Sírios desabafam raiva de Sharon em manifestação maciça
Robert Fisk
Milhares de manifestantes nas ruas de Damasco. Meio milhão. Um milhão. Não houve meio de se avaliar. Mas houve uma certeza. Nada - mas nada mesmo - acontece na Síria sem a permissão do governo.
Portanto, a demonstração sem precedente realizada ontem contra a ocupação israelense e em apoio ao levante palestino na Cisjordânia e Gaza foi a forma que o presidente Bashar Assad encontrou para dizer aos líderes árabes seus companheiros que não haverá subterfúgios na reunião de cúpula esta semana em Beirute.

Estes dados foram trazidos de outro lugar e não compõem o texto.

**config.mk**
```make
export PLATFORM = sky130hd
export DESIGN_NAME = spi_input_conditioner
export DESIGN_NICKNAME = d
export VERILOG_FILES = /design/src/rtl/spi_input_conditioner.sv
export SDC_FILE = /design/constraint.sdc
export NUM_CORES = 1
export LEC_CHECK = 0
export CAP_MARGIN = 10
export CORE_MARGIN = 2
export CORE_UTILIZATION = 30
export CTS_BUF_LIST = sky130_fd_sc_hd__clkbuf_4
export DETAILED_ROUTE_END_ITERATION = 7
export PLACE_DENSITY = 0.59
export SKIP_LAST_GASP = 1
export SLEW_MARGIN = 10
export SYNTH_ARGS = -nofsm -noshare
export SYNTH_HDL_FRONTEND = slang
export SYNTH_SLANG_ARGS = --single-unit
```
**constraint.sdc**
```tcl
create_clock -name s_clk -period 1.8 [get_ports s_clk]
set_input_delay 0.27 -clock s_clk [delete_from_list [all_inputs] [get_ports s_clk]]
set_output_delay 0.27 -clock s_clk [all_outputs]
set_load 0.02 [all_outputs]
```
===== config.mk =====
export PLATFORM = sky130hd
export DESIGN_NAME = shift_arbiter_ctrl
export DESIGN_NICKNAME = d
export VERILOG_FILES = /design/src/rtl/shift_arbiter_ctrl.sv
export SDC_FILE = /design/constraint.sdc
export NUM_CORES = 1
export LEC_CHECK = 0
export ABC_AREA = 1
export CORE_UTILIZATION = 40
export CTS_CLUSTER_DIAMETER = 150
export DETAILED_ROUTE_END_ITERATION = 8
export PLACE_DENSITY = 0.82
export SKIP_CTS_REPAIR_TIMING = 1
export SLEW_MARGIN = 5
export SYNTH_ARGS = -nofsm -noshare
export SYNTH_HDL_FRONTEND = slang
export SYNTH_SLANG_ARGS = --single-unit
export TNS_END_PERCENT = 5

===== constraint.sdc =====
create_clock -name clk -period 1.4 [get_ports clk]
set_input_delay 0.35 -clock clk [delete_from_list [all_inputs] [get_ports clk]]
set_output_delay 0.35 -clock clk [all_outputs]
set_load 0.01 [all_outputs]
File: config.mk
export PLATFORM = sky130hd
export DESIGN_NAME = sprite_line_eval
export DESIGN_NICKNAME = d
export VERILOG_FILES = /design/src/rtl/sprite_line_eval_pkg.sv /design/src/rtl/sprite_line_eval_spr_row_shifter.sv /design/src/rtl/sprite_line_eval.sv
export SDC_FILE = /design/constraint.sdc
export NUM_CORES = 1
export LEC_CHECK = 0
export BUFFER_PORTS_ARGS = -buffer_cell sky130_fd_sc_hd__buf_4
export CORE_MARGIN = 4
export CORE_UTILIZATION = 38
export DETAILED_ROUTE_END_ITERATION = 10
export PLACE_DENSITY = 0.61
export SYNTH_ARGS = -nofsm -noshare
export SYNTH_HDL_FRONTEND = slang
export SYNTH_SLANG_ARGS = --single-unit
File: constraint.sdc
create_clock -name clk -period 3.2 [get_ports clk]
set_clock_uncertainty 0.2 [all_clocks]
set_input_delay 0.48 -clock clk [delete_from_list [all_inputs] [get_ports clk]]
set_output_delay 0.48 -clock clk [all_outputs]
set_load 0.005 [all_outputs]
File: src/rtl/sprite_line_eval_pkg.sv
// sprite_line_eval_pkg: constants and helpers shared by the sprite line
// evaluator, the line buffer and the compositor. Covers the FSM state
// encodings, the visible line width, the lb_wrdata field layout and the
// pixel nibble ordering inside a 32-bit VRAM pattern word.
// The optional per-line sprite limit is enabled by defining the
// macro SPRITE_LINE_LIMIT_EN (see sprite_line_eval.sv).
package sprite_line_eval_pkg;

    localparam int NUM_SPR = 64;   // attribute entries scanned per line
    localparam int MAX_SPR = 16;   // sprites rendered per line when limited
    localparam int LINE_W  = 320;  // visible width; x >= LINE_W is dropped

    localparam logic [5:0] LAST_SPR = 6'(NUM_SPR - 1);

    localparam logic [2:0] ST_IDLE   = 3'd0;
    localparam logic [2:0] ST_SCAN   = 3'd1;
    localparam logic [2:0] ST_FETCH  = 3'd2;
    localparam logic [2:0] ST_RENDER = 3'd3;
    localparam logic [2:0] ST_DONE   = 3'd4;

    // Pixel p of a pattern word lives in bits [31-4p -: 4]; pixel 0 is leftmost.
    function automatic logic [3:0] pixel_nibble(input logic [31:0] row,
                                                input logic [2:0]  p);
        return row[5'd31 - {p, 2'b00} -: 4];
    endfunction

    // Line buffer word: {priority, palette[1:0], color[3:0]}.
    function automatic logic [6:0] lb_pack(input logic       priority_flag,
                                           input logic [1:0] palette,
                                           input logic [3:0] color);
        return {priority_flag, palette, color};
    endfunction

endpackage
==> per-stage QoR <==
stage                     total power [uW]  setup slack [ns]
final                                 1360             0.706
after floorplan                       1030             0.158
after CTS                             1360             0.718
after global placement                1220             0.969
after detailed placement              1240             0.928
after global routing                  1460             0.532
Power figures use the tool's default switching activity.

A multidão teve uma rara oportunidade de gritar insultos contra os Estados Unidos e de ameaçar de morte o primeiro-ministro israelense - considerado como "pessoalmente responsável", por uma comissão de inquérito israelense, pelo massacre de 1982 nos campos de refugiados de Sabra e Shatila, em Beirute. "Açougueiro Sharon - seu sangue será derramado pelos árabes" rugiam os sírios. Faixas exigindo um boicote aos produtos americanos e uma bandeira americana - um cansado gesto simbólico de toda demonstração anti-americana - foi queimada.
Foi uma forte expressão da ira oficial síria ante o colapso da política americana no Oriente Médio e o fracasso de Washington em lidar com palestinos e israelenses. O governo fechou todas as escolas e escritórios em Damasco para que estudantes e funcionários civis pudessem participar da manifestação enquanto milhares de policiais sírios eram empregados no Quarteirão Omíada, ao lado do antigo mercado e próximo à mais bela mesquita da capital, para impedir que a multidão repetisse o ataque de dois anos atrás, à residência do embaixador americano.

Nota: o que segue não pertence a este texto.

## src/rtl/ocw3_read_poll_control_if.sv

```systemverilog
// +--------------------------------------------------------------------------+
// | ocw3_read_poll_control_if : CPU write/read strobes and read-data return   |
// | Revision: 1.0                                                             |
// +--------------------------------------------------------------------------+
`default_nettype none

interface ocw3_read_poll_control_if #(
  parameter int DATA_WIDTH = 8
);
  logic                  write_icw1;
  logic                  write_ocw3;
  logic [DATA_WIDTH-1:0] internal_data_bus;
  logic                  read_strobe;
  logic                  read_address_a0;
  logic [DATA_WIDTH-1:0] read_data;
  logic                  read_data_valid;

  modport master (
    output write_icw1, write_ocw3, internal_data_bus, read_strobe, read_address_a0,
    input  read_data, read_data_valid
  );

  modport slave (
    input  write_icw1, write_ocw3, internal_data_bus, read_strobe, read_address_a0,
    output read_data, read_data_valid
  );
endinterface

`default_nettype wire

```

## src/rtl/ocw3_read_poll_control.sv

```systemverilog
// +--------------------------------------------------------------------------+
// | ocw3_read_poll_control : OCW3 decode, poll command and CPU read-data mux |
// | Revision: 1.0                                                             |
// +--------------------------------------------------------------------------+
`default_nettype none

module ocw3_read_poll_control #(
  parameter int NUM_IRQ      = 8,
  parameter int DATA_WIDTH   = 8,
  parameter int LEVEL_WIDTH  = 3,
  parameter int RR_HOLD_MODE = 1
) (
  input  logic                   clock,
  input  logic                   reset_n,
  ocw3_read_poll_control_if.slave bus,
  input  logic [NUM_IRQ-1:0]     irr,
  input  logic [NUM_IRQ-1:0]     isr,
  input  logic [NUM_IRQ-1:0]     imr,
  input  logic                   interrupt_pending,
  input  logic [LEVEL_WIDTH-1:0] highest_level,
  output logic                   special_mask_mode,
  output logic                   enable_read_register,
  output logic                   read_register_isr_or_irr,
  output logic                   poll_armed,
  output logic                   poll_ack
);

  typedef enum logic [0:0] {
    IDLE  = 1'b0,
    ARMED = 1'b1
  } poll_state_t;

  poll_state_t           state;
  poll_state_t           next_state;
  logic                  read_accept;
  logic [DATA_WIDTH-1:0] poll_word;
  logic [DATA_WIDTH-1:0] read_view;
  logic                  unused_bus_bits;

  wire ocw3_esmm = bus.internal_data_bus[6];
  wire ocw3_smm  = bus.internal_data_bus[5];
  wire ocw3_poll = bus.internal_data_bus[2];
  wire ocw3_rr   = bus.internal_data_bus[1];
  wire ocw3_ris  = bus.internal_data_bus[0];

  assign unused_bus_bits = ^{bus.internal_data_bus[DATA_WIDTH-1:7], bus.internal_data_bus[4:3]};

  // A write in the same cycle as a read always wins; the read is discarded.
  assign read_accept = bus.read_strobe & ~bus.write_ocw3 & ~bus.write_icw1;
  assign poll_armed  = (state == ARMED);

  always_comb begin
    next_state = state;
    if (bus.write_icw1) begin
      next_state = IDLE;
    end else if (bus.write_ocw3) begin
      next_state = ocw3_poll ? ARMED : IDLE;
    end else if (bus.read_strobe) begin
      next_state = IDLE;
    end
  end

  always_comb begin
    poll_word                 = '0;
    poll_word[DATA_WIDTH-1]   = interrupt_pending;
    if (interrupt_pending) begin
      poll_word[LEVEL_WIDTH-1:0] = highest_level;
    end

    read_view = '0;
    if (state == ARMED) begin
      read_view = poll_word;
    end else if (bus.read_address_a0) begin
      read_view = DATA_WIDTH'(imr);
    end else if (enable_read_register) begin
      read_view = read_register_isr_or_irr ? DATA_WIDTH'(isr) : DATA_WIDTH'(irr);
    end
  end

  always_ff @(posedge clock or negedge reset_n) begin
    if (!reset_n) begin
      state <= IDLE;
    end else begin
      state <= next_state;
    end
  end

  always_ff @(posedge clock or negedge reset_n) begin
    if (!reset_n) begin
      special_mask_mode        <= 1'b0;
      enable_read_register     <= 1'b1;
      read_register_isr_or_irr <= 1'b0;
      poll_ack                 <= 1'b0;
      bus.read_data            <= '0;
      bus.read_data_valid      <= 1'b0;
    end else if (bus.write_icw1) begin
      special_mask_mode        <= 1'b0;
      enable_read_register     <= 1'b1;
      read_register_isr_or_irr <= 1'b0;
      poll_ack                 <= 1'b0;
      bus.read_data_valid      <= 1'b0;
    end else begin
      poll_ack            <= read_accept & (state == ARMED) & interrupt_pending;
      bus.read_data_valid <= read_accept;
      if (read_accept) begin
        bus.read_data <= read_view;
      end
      if (bus.write_ocw3) begin
        if (ocw3_esmm) begin
          special_mask_mode <= ocw3_smm;
        end
        if (RR_HOLD_MODE != 0) begin
          if (ocw3_rr) begin
            enable_read_register     <= 1'b1;
            read_register_isr_or_irr <= ocw3_ris;
          end
        end else begin
          enable_read_register     <= ocw3_rr;
          read_register_isr_or_irr <= ocw3_ris;
        end
      end
    end
  end

endmodule

`default_nettype wire

```

## src/flat_wrapper.sv

```systemverilog
// flat-port wrapper written by rule: the top's interface ports become plain ports
module ocw3_read_poll_control_flat 
#(
  parameter int NUM_IRQ      = 8,
  parameter int DATA_WIDTH   = 8,
  parameter int LEVEL_WIDTH  = 3,
  parameter int RR_HOLD_MODE = 1
)
  (clock, reset_n, irr, isr, imr, interrupt_pending, highest_level, special_mask_mode, enable_read_register, read_register_isr_or_irr, poll_armed, poll_ack, bus_write_icw1, bus_write_ocw3, bus_internal_data_bus, bus_read_strobe, bus_read_address_a0, bus_read_data, bus_read_data_valid);
  ocw3_read_poll_control_if #(.DATA_WIDTH(DATA_WIDTH)) bus_i ();
  input  logic clock;
  input  logic reset_n;
  input  logic [NUM_IRQ-1:0] irr;
  input  logic [NUM_IRQ-1:0] isr;
  input  logic [NUM_IRQ-1:0] imr;
  input  logic interrupt_pending;
  input  logic [LEVEL_WIDTH-1:0] highest_level;
  output logic special_mask_mode;
  output logic enable_read_register;
  output logic read_register_isr_or_irr;
  output logic poll_armed;
  output logic poll_ack;
  input wire logic [$bits(bus_i.write_icw1)-1:0] bus_write_icw1;
  input wire logic [$bits(bus_i.write_ocw3)-1:0] bus_write_ocw3;
  input wire logic [$bits(bus_i.internal_data_bus)-1:0] bus_internal_data_bus;
  input wire logic [$bits(bus_i.read_strobe)-1:0] bus_read_strobe;
  input wire logic [$bits(bus_i.read_address_a0)-1:0] bus_read_address_a0;
  output wire logic [$bits(bus_i.read_data)-1:0] bus_read_data;
  output wire logic [$bits(bus_i.read_data_valid)-1:0] bus_read_data_valid;
  assign bus_i.write_icw1 = bus_write_icw1;
  assign bus_i.write_ocw3 = bus_write_ocw3;
  assign bus_i.internal_data_bus = bus_internal_data_bus;
  assign bus_i.read_strobe = bus_read_strobe;
  assign bus_i.read_address_a0 = bus_read_address_a0;
  assign bus_read_data = bus_i.read_data;
  assign bus_read_data_valid = bus_i.read_data_valid;
  ocw3_read_poll_control #(.NUM_IRQ(NUM_IRQ), .DATA_WIDTH(DATA_WIDTH), .LEVEL_WIDTH(LEVEL_WIDTH), .RR_HOLD_MODE(RR_HOLD_MODE)) u_core (.clock(clock), .reset_n(reset_n), .bus(bus_i), .irr(irr), .isr(isr), .imr(imr), .interrupt_pending(interrupt_pending), .highest_level(highest_level), .special_mask_mode(special_mask_mode), .enable_read_register(enable_read_register), .read_register_isr_or_irr(read_register_isr_or_irr), .poll_armed(poll_armed), .poll_ack(poll_ack));
endmodule
```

A mensagem foi clara. O "plano de paz" saudita - um fim para a ocupação israelense em troca do reconhecimento e normalização das relações - não chega nem perto das exigências da Síria: é preciso que Israel se retire antes de qualquer reconhecimento diplomático, que acabe com a ocupação no lado sírio das Colinas do Golã e aceite o "direito de retorno' de mais de 3.5 milhões de refugiados palestinos.
A idéia de que os israelenses devem concordar que tantos milhões de palestinos retornem ao território dentro de Israel é tão improvável quanto a proposta fantasiosa de Sharon no fim-de-semana, a de que ele viajaria a Beirute no lugar de Arafat para falar na cúpula árabe.

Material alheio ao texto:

===== config.mk =====
export PLATFORM = sky130hd
export DESIGN_NAME = anim_frame_sequencer_flat
export DESIGN_NICKNAME = d
export VERILOG_FILES = /design/src/rtl/anim_frame_sequencer_if.sv /design/src/rtl/anim_frame_sequencer.sv /design/src/flat_wrapper.sv
export SDC_FILE = /design/constraint.sdc
export NUM_CORES = 1
export LEC_CHECK = 0
export CAP_MARGIN = 20
export CORE_UTILIZATION = 45
export DETAILED_ROUTE_END_ITERATION = 12
export HOLD_SLACK_MARGIN = 0.06
export PLACE_DENSITY_LB_ADDON = 0.12
export SYNTH_ARGS = -nofsm -noshare
export SYNTH_HDL_FRONTEND = slang
export SYNTH_SLANG_ARGS = --single-unit
export TNS_END_PERCENT = 100

===== constraint.sdc =====
create_clock -name clk -period 3.62 [get_ports clk]
set_input_delay 0.362 -clock clk [delete_from_list [all_inputs] [get_ports clk]]
set_output_delay 0.362 -clock clk [all_outputs]
set_load 0.03 [all_outputs]
[src/rtl/multdiv_ctrl.sv]
// Issue/writeback controller for the multi-cycle multdiv unit (IDLE -> BUSY -> DONE).
// Define MULTDIV_TIMEOUT_EN to enable the BUSY-cycle watchdog and sticky timeout flag.
module multdiv_ctrl #(
  parameter int TIMEOUT_CYCLES = 64,
  parameter int RSTATUS_REG    = 30,
  parameter int MULT_EXC_CODE  = 4,
  parameter int DIV_EXC_CODE   = 5
) (
  input logic           clock,
  input logic           reset,
  multdiv_ctrl_if.master bus
);

  typedef enum logic [1:0] {IDLE, BUSY, DONE} state_t;

  state_t      state, state_next;
  logic        op_div;
  logic [4:0]  rd_saved;
  logic        accept;
  logic        launch;
  logic        rdy_ok;
  logic        expire;
  logic        finish;

  if (TIMEOUT_CYCLES < 1) begin : g_bad_timeout
    $error("TIMEOUT_CYCLES must be at least 1");
  end

  function automatic logic [31:0] exc_code(input logic div);
    return div ? 32'(DIV_EXC_CODE) : 32'(MULT_EXC_CODE);
  endfunction

  assign accept = (state == IDLE) && bus.issue_valid;
  // The start pulse marks the launch cycle, where RDY may still be left over from the last op.
  assign launch = bus.md_ctrl_MULT | bus.md_ctrl_DIV;
  assign rdy_ok = (state == BUSY) && !launch && bus.md_resultRDY;
  assign finish = rdy_ok | expire;
  assign bus.stall = accept || (state == BUSY);

`ifdef MULTDIV_TIMEOUT_EN
  localparam int CNT_W = $clog2(TIMEOUT_CYCLES + 1);
  logic [CNT_W-1:0] cnt;
  logic             timeout_q;

  // cnt holds the index of the current BUSY cycle, so the limit trips in BUSY cycle TIMEOUT_CYCLES.
  assign expire      = (state == BUSY) && !rdy_ok && (cnt == CNT_W'(TIMEOUT_CYCLES));
  assign bus.timeout = timeout_q;

  always_ff @(posedge clock or posedge reset) begin
    if (reset) begin
      cnt       <= '0;
      timeout_q <= 1'b0;
    end else begin
      if (accept)
        cnt <= CNT_W'(1);
      else if ((state == BUSY) && (cnt != CNT_W'(TIMEOUT_CYCLES)))
        cnt <= cnt + 1'b1;
      if (expire)
        timeout_q <= 1'b1;
    end
  end
`else
  assign expire      = 1'b0;
  assign bus.timeout = 1'b0;
`endif

  always_comb begin
    state_next = state;
    case (state)
      IDLE:    if (bus.issue_valid) state_next = BUSY;
      BUSY:    if (finish) state_next = DONE;
      DONE:    state_next = IDLE;
      default: state_next = IDLE;
    endcase
  end

  always_ff @(posedge clock or posedge reset) begin
    if (reset) begin
      state            <= IDLE;
      op_div           <= 1'b0;
      rd_saved         <= '0;
      bus.md_operandA  <= '0;
      bus.md_operandB  <= '0;
      bus.md_ctrl_MULT <= 1'b0;
      bus.md_ctrl_DIV  <= 1'b0;
      bus.busy         <= 1'b0;
      bus.wb_valid     <= 1'b0;
      bus.wb_rd        <= '0;
      bus.wb_data      <= '0;
    end else begin
      state            <= state_next;
      bus.busy         <= (state_next != IDLE);
      bus.md_ctrl_MULT <= accept && !bus.issue_div;
      bus.md_ctrl_DIV  <= accept && bus.issue_div;
      bus.wb_valid     <= finish;
      if (accept) begin
        bus.md_operandA <= bus.issue_a;
        bus.md_operandB <= bus.issue_b;
        rd_saved        <= bus.issue_rd;
        op_div          <= bus.issue_div;
      end
      // A watchdog expiry reports like a multdiv exception.
      if (finish) begin
        if (rdy_ok && !bus.md_exception) begin
          bus.wb_rd   <= rd_saved;
          bus.wb_data <= bus.md_result;
        end else begin
          bus.wb_rd   <= 5'(RSTATUS_REG);
          bus.wb_data <= exc_code(op_div);
        end
      end
    end
  end

endmodule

Na verdade, se pudessem por as mãos nele, libaneses e sírios por certo que acusariam Sharon de criminoso de guerra - não só por causa dos advogados do primeiro ministro israelense em Bruxelas, o cenário das atuais tentativas de indiciá-lo pelo massacre de Sabra e Shatila, dão a idéia de que qualquer julgamento deve acontecer em Beirute.
Mas, ainda que as manifestações de Damasco tenham sido patrocinadas pelas autoridades, não se pode duvidar de que elas refletiram o que muitos milhões de árabes acreditam: que os palestinos estão numa guerra de guerrilha contra a ocupação e que os Estados Unidos são um inimigo tão perigoso quanto Israel.
A Intifada, de acordo com um orador, o antigo major sírio, Ahmed Abdul Karim, representa "a honra e dignidade árabes", portanto, a retórica de Bush e Sharon sobre o "terrorismo" produz muito pouco efeito.
E nem é por acaso que grupos palestinos no grande campo de refugiado de Ein al-Hewe, no sul do Líbano, se declararam membros da Brigada de Mártires Al-Aqsa, a milícia responsável por muitos dos atentados suicidas a bomba em Israel.
Ninguém no Líbano acredita que haja uma ligação mais séria entre esses refugiados e os esquadrões suicidas palestinos.
Mas, o surgimento de rapazes em Ein al-Helwe com seus lança-foguetes e Kalashnikovs significa uma outra mensagem da Síria: o plano do Príncipe Abdullah não será aceito a menos que os refugiados palestinos sejam incluídos. A cúpula árabe desta semana, em outras palavras, será um passeio agitado.